[src/rtl/picomips_sequencer.sv]
// picoMIPS fetch/decode/sequence controller: 3-cycle FETCH/DECODE/EXEC loop with WAIT and HALT.
// Define PICOMIPS_SEQ_CALL_EN to add CALL/RET through a one-entry link register.
module picomips_sequencer #(
    parameter  int N      = 8,
    parameter  int A_SIZE = 3,
    parameter  int R_SIZE = 3,
    parameter  int P_SIZE = 8,
    localparam int I_SIZE = 5 + R_SIZE + N
) (
    input  logic              clk,
    input  logic              nReset,
    output logic [P_SIZE-1:0] progAddr,
    input  logic [I_SIZE-1:0] instrIn,
    input  logic [N-1:0]      aluResult,
    input  logic              go,
    output logic [A_SIZE-1:0] aluFunc,
    output logic              aluImmediate,
    output logic              immSwitches,
    output logic [R_SIZE-1:0] opD,
    output logic [N-1:0]      opS,
    output logic              regWe,
    output logic              waiting,
    output logic              halted
);

    typedef enum logic [2:0] {
        S_FETCH  = 3'd0,
        S_DECODE = 3'd1,
        S_EXEC   = 3'd2,
        S_WAIT   = 3'd3,
        S_HALT   = 3'd4
    } state_t;

    state_t            state_q;
    logic [P_SIZE-1:0] pc_q;
    logic [I_SIZE-1:0] ir_q;
    logic              z_q;
    logic [2:0]        go_q;
`ifdef PICOMIPS_SEQ_CALL_EN
    logic [P_SIZE-1:0] lr_q;
`endif

    logic [4:0]        op;
    logic [N-1:0]      imm;
    logic              is_alu;
    logic              go_edge;
    logic [P_SIZE-1:0] pc_inc;
    logic [P_SIZE-1:0] target;

    assign op      = ir_q[I_SIZE-1 -: 5];
    assign imm     = ir_q[N-1:0];
    assign is_alu  = (op[4:3] != 2'b00);
    assign pc_inc  = pc_q + P_SIZE'(1);
    assign target  = imm[P_SIZE-1:0];
    // go_q[1] is the synchronised button, go_q[2] its previous value
    assign go_edge = go_q[1] & ~go_q[2];

    assign progAddr     = pc_q;
    assign aluFunc      = is_alu ? op[2:0] : '0;
    assign aluImmediate = op[4];
    assign immSwitches  = op[4] & op[3];
    assign opD          = ir_q[N +: R_SIZE];
    assign opS          = imm;
    assign regWe        = (state_q == S_EXEC) && is_alu;
    assign waiting      = (state_q == S_WAIT);
    assign halted       = (state_q == S_HALT);

    always_ff @(posedge clk or negedge nReset) begin
        if (!nReset) begin
            state_q <= S_FETCH;
            pc_q    <= '0;
            ir_q    <= '0;
            z_q     <= 1'b0;
            go_q    <= '0;
`ifdef PICOMIPS_SEQ_CALL_EN
            lr_q    <= '0;
`endif
        end else begin
            go_q <= {go_q[1:0], go};
            case (state_q)
                S_FETCH:  state_q <= S_DECODE;
                S_DECODE: begin
                    ir_q    <= instrIn;
                    state_q <= S_EXEC;
                end
                S_EXEC: begin
                    state_q <= S_FETCH;
                    if (is_alu) begin
                        z_q  <= (aluResult == '0);
                        pc_q <= pc_inc;
                    end else begin
                        case (op[2:0])
                            3'b001: pc_q <= target;
                            3'b010: pc_q <= z_q ? target : pc_inc;
                            3'b011: state_q <= S_WAIT;
                            3'b100: state_q <= S_HALT;
`ifdef PICOMIPS_SEQ_CALL_EN
                            3'b101: begin
                                lr_q <= pc_inc;
                                pc_q <= target;
                            end
                            3'b110: pc_q <= lr_q;
`endif
                            default: pc_q <= pc_inc;
                        endcase
                    end
                end
                // edges arriving outside WAIT are simply never looked at
                S_WAIT: begin
                    if (go_edge) begin
                        pc_q    <= pc_inc;
                        state_q <= S_FETCH;
                    end
                end
                S_HALT:   state_q <= S_HALT;
                default:  state_q <= S_FETCH;
            endcase
        end
    end

endmodule
## src/rtl/aud_player.sv

```systemverilog
// aud_player: I2S playback engine. It walks SRAM addresses 0..i_end_addr and
// shifts each sample out MSB-first on the DAC data line, one BCLK after each
// DACLRCK edge.
// Optional build macro: AUD_PLAYER_STEREO_DUP_EN. When it is defined, the
// right channel repeats the left sample. When it is undefined, the right
// channel sends zeros.
module aud_player #(
    parameter int DATA_W = 16,
    parameter int ADDR_W = 20
) (
    input  logic              i_clk,
    input  logic              i_rst_n,
    input  logic              i_lrc,
    input  logic              i_start,
    input  logic              i_pause,
    input  logic              i_stop,
    input  logic [ADDR_W-1:0] i_end_addr,
    input  logic [DATA_W-1:0] i_sram_data,
    output logic [ADDR_W-1:0] o_address,
    output logic              o_dacdat,
    output logic [2:0]        o_state,
    output logic              o_done
);

    typedef enum logic [2:0] {
        ST_IDLE  = 3'd0,
        ST_WAIT  = 3'd1,
        ST_SEND  = 3'd2,
        ST_PAUSE = 3'd3
    } state_t;

    localparam logic [4:0]        LAST_BIT = 5'(DATA_W - 1);
    localparam logic [ADDR_W-1:0] ADDR_ONE = {{(ADDR_W-1){1'b0}}, 1'b1};

    state_t            state_q, state_d;
    logic              lrc_q;
    logic [ADDR_W-1:0] addr_q, addr_d;
    logic [DATA_W-1:0] hold_q, hold_d;
    logic [DATA_W-1:0] shreg_q, shreg_d;
    logic [4:0]        bit_cnt_q, bit_cnt_d;
    logic              last_q, last_d;
    logic              done_q, done_d;

    logic              lrc_fall;
    logic              lrc_rise;
    logic [DATA_W-1:0] right_word;

    assign lrc_fall = lrc_q & ~i_lrc;
    assign lrc_rise = ~lrc_q & i_lrc;

`ifdef AUD_PLAYER_STEREO_DUP_EN
    assign right_word = hold_q;
`else
    assign right_word = '0;
`endif

    // The serial bit is driven only while sending. Reset therefore clears
    // it through the state register, without waiting for a clock edge.
    assign o_dacdat  = (state_q == ST_SEND) & shreg_q[DATA_W-1];
    assign o_address = addr_q;
    assign o_state   = state_q;
    assign o_done    = done_q;

    // Register all state. The LRC copy is updated in every state.
    always_ff @(posedge i_clk or negedge i_rst_n) begin
        if (!i_rst_n) begin
            state_q   <= ST_IDLE;
            lrc_q     <= 1'b0;
            addr_q    <= '0;
            hold_q    <= '0;
            shreg_q   <= '0;
            bit_cnt_q <= '0;
            last_q    <= 1'b0;
            done_q    <= 1'b0;
        end else begin
            state_q   <= state_d;
            lrc_q     <= i_lrc;
            addr_q    <= addr_d;
            hold_q    <= hold_d;
            shreg_q   <= shreg_d;
            bit_cnt_q <= bit_cnt_d;
            last_q    <= last_d;
            done_q    <= done_d;
        end
    end

    // Next-state logic. Priority is stop, then pause, then LRC-edge sequencing.
    always_comb begin
        state_d   = state_q;
        addr_d    = addr_q;
        hold_d    = hold_q;
        shreg_d   = shreg_q;
        bit_cnt_d = bit_cnt_q;
        last_d    = last_q;
        done_d    = 1'b0;

        case (state_q)
            ST_IDLE: begin
                addr_d = '0;
                last_d = 1'b0;
                if (i_start) begin
                    state_d = ST_WAIT;
                end
            end

            ST_PAUSE: begin
                if (i_stop) begin
                    state_d = ST_IDLE;
                    addr_d  = '0;
                    last_d  = 1'b0;
                end else if (!i_pause && i_start) begin
                    // Any partially sent word is dropped. The next fall
                    // reloads the same address from its MSB.
                    state_d   = ST_WAIT;
                    bit_cnt_d = '0;
                end
            end

            ST_WAIT, ST_SEND: begin
                if (i_stop) begin
                    state_d   = ST_IDLE;
                    addr_d    = '0;
                    last_d    = 1'b0;
                    bit_cnt_d = '0;
                end else if (i_pause) begin
                    state_d   = ST_PAUSE;
                    bit_cnt_d = '0;
                end else if (lrc_fall) begin
                    if (last_q) begin
                        state_d = ST_IDLE;
                        done_d  = 1'b1;
                        addr_d  = '0;
                        last_d  = 1'b0;
                    end else begin
                        hold_d    = i_sram_data;
                        shreg_d   = i_sram_data;
                        bit_cnt_d = '0;
                        state_d   = ST_SEND;
                    end
                end else if (lrc_rise) begin
                    // Advance during the right half-frame. This gives the
                    // SRAM a whole half-frame to settle before the next fall.
                    shreg_d   = right_word;
                    bit_cnt_d = '0;
                    state_d   = ST_SEND;
                    if (addr_q == i_end_addr) begin
                        last_d = 1'b1;
                    end else begin
                        addr_d = addr_q + ADDR_ONE;
                    end
                end else if (state_q == ST_SEND) begin
                    shreg_d   = {shreg_q[DATA_W-2:0], 1'b0};
                    bit_cnt_d = bit_cnt_q + 5'd1;
                    if (bit_cnt_q == LAST_BIT) begin
                        state_d = ST_WAIT;
                    end
                end
            end

            default: begin
                state_d = ST_IDLE;
            end
        endcase
    end

endmodule

```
******
• **WHAT IS REQUIRED**
Please show all lines from the entries that contain the word "channel".

• **ANSWER AREA**
// right channel repeats the left sample. When it is undefined, the right
// channel sends zeros.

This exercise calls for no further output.